そういうタイミングを逃さないのだ~れだっ!
そう!
「僕が代わりに全身チェックしてあげるぅ~」
茅ヶ崎でしたぁ!!
「絶対させないから」
「えぇ~?」
「そんな不満げな顔してもダメなものはダメ! 百と千歳にそういうことしていいの俺だけだから」
「女王様の独占欲 可愛いよねぇ~」
「当たり前でしょ。俺だよ?」
「じゃあ藤くんの全身チェックするぅ~?」
「しないけど。するにしても茅ヶ崎の目の前ですると思う? いや、思わないね」
「反語ぉ~」
女王様と茅ヶ崎は仲良しだな、って言いながら委員長が笑ってる。
「僕はもっと仲良くなりたいんだけどねぇ~」
「茅ヶ崎の『仲良く』って、絶対えっちな『仲良く』じゃん」
「ふふ。女王様 僕とえっちなことして仲良くなりたいのぉ?」
「んなわけないでしょ」
「寄るなセクハラ魔」
「須賀谷くんひどぉいぃ~」
千歳ガードが発動した。
「ひどくない」
「強かだなー、茅ヶ崎」
百はケラケラ笑ってる。
笑い事じゃないだろ、って呆れ顔の千歳に突っ込まれてまた笑ってた。
大丈夫そうでよかった。百に傷のひとつもつけてたら夜道に背後から奇襲かけるところだったわ。

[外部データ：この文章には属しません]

==> violet: inputs <==
==> flow/design.v <==
module pokey_advanced (
    input clk,               
    input enable_179mhz,     
    input reset_n,           
    input [3:0] addr,        
    input [7:0] din,         
    input we,                
    output reg audio_pwm     
);
    reg [7:0] audf [0:3];  
    reg [7:0] audc [0:3];  
    reg [7:0] audctl;      
    reg [3:0]  poly4;
    reg [4:0]  poly5;
    reg [16:0] poly17; 
    reg [15:0] counter [0:3]; 
    reg [3:0]  chan_out;    
    reg [4:0] count_64k;    
    reg [6:0] count_15k;    
    reg tick_64khz;
    reg tick_15khz;
    always @(posedge clk) begin
        tick_64khz <= 0;
        tick_15khz <= 0;
        if (!reset_n) begin
            count_64k <= 0;
            count_15k <= 0;
        end else if (enable_179mhz) begin
            if (count_64k == 27) begin  
                count_64k <= 0;
                tick_64khz <= 1;
            end else begin
                count_64k <= count_64k + 1;
            end
            if (count_15k == 113) begin  
                count_15k <= 0;
                tick_15khz <= 1;
            end else begin
                count_15k <= count_15k + 1;
            end
        end
    end
    always @(posedge clk) begin
        if (!reset_n) begin
            audctl <= 0;
            audc[0]<=0; audc[1]<=0; audc[2]<=0; audc[3]<=0;
            audf[0]<=0; audf[1]<=0; audf[2]<=0; audf[3]<=0;
        end else if (we) begin
            case (addr)
                0: audf[0] <= din;
                1: audc[0] <= din;
                2: audf[1] <= din;
                3: audc[1] <= din;
                4: audf[2] <= din;
                5: audc[2] <= din;
                6: audf[3] <= din;
                7: audc[3] <= din;
                8: audctl <= din;
            endcase
        end
    end
    wire p4_next = !(poly4[3] ^ poly4[2]);
    wire p5_next = !(poly5[4] ^ poly5[2]);
    wire p17_next = !(poly17[16] ^ poly17[4]);
    always @(posedge clk) begin
        if (!reset_n) begin
            poly4 <= 4'b1011;
            poly5 <= 5'b10101;
            poly17 <= 17'b10101010101010101;
        end else if (enable_179mhz) begin
            poly4 <= {poly4[2:0], p4_next};
            poly5 <= {poly5[3:0], p5_next};
            poly17 <= {poly17[15:0], p17_next};
        end
    end
    wire link_12 = audctl[4];
    wire link_34 = audctl[3];
    wire use_15khz = audctl[0];  
    integer i;
    reg channel_tick;  
    always @(posedge clk) begin
        if (!reset_n) begin
            counter[0] <= 0; counter[1] <= 0; counter[2] <= 0; counter[3] <= 0;
            chan_out <= 0;
        end else
        for (i=0; i<4; i=i+1) begin
            channel_tick = (use_15khz) ? tick_15khz : tick_64khz;
            if (i == 0 && audctl[6]) channel_tick = enable_179mhz;
            if (i == 2 && audctl[5]) channel_tick = enable_179mhz;
            if (channel_tick) begin
                if (!((i==1 && link_12) || (i==3 && link_34))) begin
                    if (counter[i] == 0) begin
                        if (i==0 && link_12) 
                            counter[i] <= {audf[1], audf[0]}; 
                        else if (i==2 && link_34) 
                            counter[i] <= {audf[3], audf[2]}; 
                        else 
                            counter[i] <= audf[i];
                        case (audc[i][7:5])
                            3'b000: chan_out[i] <= poly17[16] && poly5[4];  
                            3'b001: chan_out[i] <= poly5[4];                
                            3'b010: chan_out[i] <= poly17[16] && poly5[4]; 
                            3'b011: chan_out[i] <= poly5[4];               
                            3'b100: chan_out[i] <= poly17[16];              
                            3'b101: chan_out[i] <= ~chan_out[i];            
                            3'b110: chan_out[i] <= poly17[16];             
                            3'b111: chan_out[i] <= ~chan_out[i];            
                        endcase
                    end else begin
                        counter[i] <= counter[i] - 1;
                    end
                end
            end
        end
    end
    reg [5:0] mixed_audio; 
    integer k;
    always @(*) begin
        mixed_audio = 0;
        for (k=0; k<4; k=k+1) begin
            if (chan_out[k]) begin
                mixed_audio = mixed_audio + audc[k][3:0];
            end
        end
    end
    reg [5:0] pwm_counter;
    always @(posedge clk) begin
        if (!reset_n) begin
            pwm_counter <= 0;
            audio_pwm <= 0;
        end else begin
            pwm_counter <= pwm_counter + 1;
            audio_pwm <= (pwm_counter < mixed_audio);
        end
    end
endmodule
==> flow/run.sh <==
#!/bin/bash
# the make line also repeats each setting of config.mk as NAME=value (left out here)
make -C /OpenROAD-flow-scripts/flow DESIGN_CONFIG=/design/flow/config.mk WORK_HOME=/design/flow/orfs CLKGATE_MAP_FILE= finish
==> flow/config.mk <==
export PLATFORM = sky130hd
export DESIGN_NAME = pokey_advanced
export DESIGN_NICKNAME = pokey_advanced
export VERILOG_FILES = /design/flow/design.v
export SDC_FILE = /design/flow/constraint.sdc
export NUM_CORES = 4
export LEC_CHECK = 0
export ABC_AREA = 0
export CAP_MARGIN = 35
export CELL_PAD_IN_SITES_GLOBAL_PLACEMENT = 1
export CORE_ASPECT_RATIO = 0.88
export CORE_MARGIN = 7
export CORE_UTILIZATION = 18
export CTS_CLUSTER_SIZE = 52
export GPL_ROUTABILITY_DRIVEN = 0
export GPL_TIMING_DRIVEN = 0
export MAX_ROUTING_LAYER = met5
export MIN_ROUTING_LAYER = met1
export PLACE_DENSITY_LB_ADDON = 0.15
export SETUP_SLACK_MARGIN = 0.4
export SLEW_MARGIN = 10
==> flow/constraint.sdc <==
create_clock -name core_clock -period 3.75 [get_ports {clk}]
set_input_delay 0.7500 -clock core_clock [delete_from_list [all_inputs] [get_ports {clk}]]
set_output_delay 0.7500 -clock core_clock [all_outputs]
set_load 0.01 [all_outputs]
==> pepper (differences from violet) <==
- ABC_AREA: 0 -> unset
- CAP_MARGIN: 35 -> 20
- CELL_PAD_IN_SITES_GLOBAL_PLACEMENT: 1 -> unset
- CORE_ASPECT_RATIO: 0.88 -> unset
- CORE_MARGIN: 7 -> 2
- CORE_UTILIZATION: 18 -> 66
- CTS_CLUSTER_SIZE: 52 -> unset
- GPL_ROUTABILITY_DRIVEN: 0 -> unset
- GPL_TIMING_DRIVEN: 0 -> unset
- MAX_ROUTING_LAYER: met5 -> unset
- MIN_ROUTING_LAYER: met1 -> unset
- PLACE_DENSITY_LB_ADDON: 0.15 -> unset
- SETUP_SLACK_MARGIN: 0.4 -> unset
- SLEW_MARGIN: 10 -> 20
==> flow/constraint.sdc (replaced) <==
create_clock -name core_clock -period 3.95 [get_ports {clk}]
set_input_delay 0.7900 -clock core_clock [delete_from_list [all_inputs] [get_ports {clk}]]
set_output_delay 0.7900 -clock core_clock [all_outputs]
set_load 0.01 [all_outputs]
==> onyx (differences from violet) <==
- ABC_AREA: 0 -> 1
- CAP_MARGIN: 35 -> 0
- CELL_PAD_IN_SITES_GLOBAL_PLACEMENT: 1 -> unset
- CORE_ASPECT_RATIO: 0.88 -> 1.27
- CORE_MARGIN: 7 -> 2
- CORE_UTILIZATION: 18 -> 72
- CTS_CLUSTER_DIAMETER: unset -> 129
- CTS_CLUSTER_SIZE: 52 -> 29
- GPL_ROUTABILITY_DRIVEN: 0 -> unset
- GPL_TIMING_DRIVEN: 0 -> unset
- SETUP_SLACK_MARGIN: 0.4 -> 0.82
- SLEW_MARGIN: 10 -> 20
==> flow/constraint.sdc (replaced) <==
create_clock -name core_clock -period 2.89 [get_ports {clk}]
set_input_delay 0.5780 -clock core_clock [delete_from_list [all_inputs] [get_ports {clk}]]
set_output_delay 0.5780 -clock core_clock [all_outputs]
set_load 0.01 [all_outputs]
==> summary of the runs <==
Between pepper and onyx, the lower worst hold slack is in onyx (gap 31 ps).
Power, lowest first: pepper, violet, onyx.
Non-clock buffer count: violet > onyx > pepper.
Against onyx, the sequential share of layout area of pepper is higher by 2.4 points.
Between pepper and onyx, the lower combinational power is in pepper (gap about 70%, measured against onyx).
violet finished with negative setup slack left. pepper produced a layout that fails on negative setup slack. onyx ran to the end with violations: negative setup slack.
Via count: onyx > pepper > violet.
The highest core utilization belongs to onyx, the lowest to violet.
Worst setup slack: violet < onyx < pepper.
Power and IR drop assume default switching activity.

「そもそもあの2人は何であんなことになってたんだ?」
千歳が茅ヶ崎から俺をガードしたまま百に尋ねた。どうやら気を抜かない構えのようだ。
「どうも蜜を待ってたとこに先輩が声かけたみたいだな。何て言ったかまでは分かんねーけど、まぁ、端から見てて態度とか蜜の扱い?とか、そういうのを改めた方がいい、みたいなことを言ったんじゃねぇかな。で、振られたやつが口出してくんじゃねーよ的な?」
「先人のアドバイスも素直に聞けないとはねぇ~」
「先人って言う? これ。言いたいことは分かるけどさ」
「蜜の彼氏俺だから。って思ってるからじゃねーの?」
「振られるのにねぇ~。ってかもう振られてるけどねぇ~。気持ちの上でぇ~」
そうだねぇ。俺の彼氏 衛宮くんじゃないしねぇ。気持ちの上で。
けどまぁ、明確に別れてないのは確かだし。
結局何か…百と千歳が好きなのに、浮気してたみたいなもんだよね、ほんとに。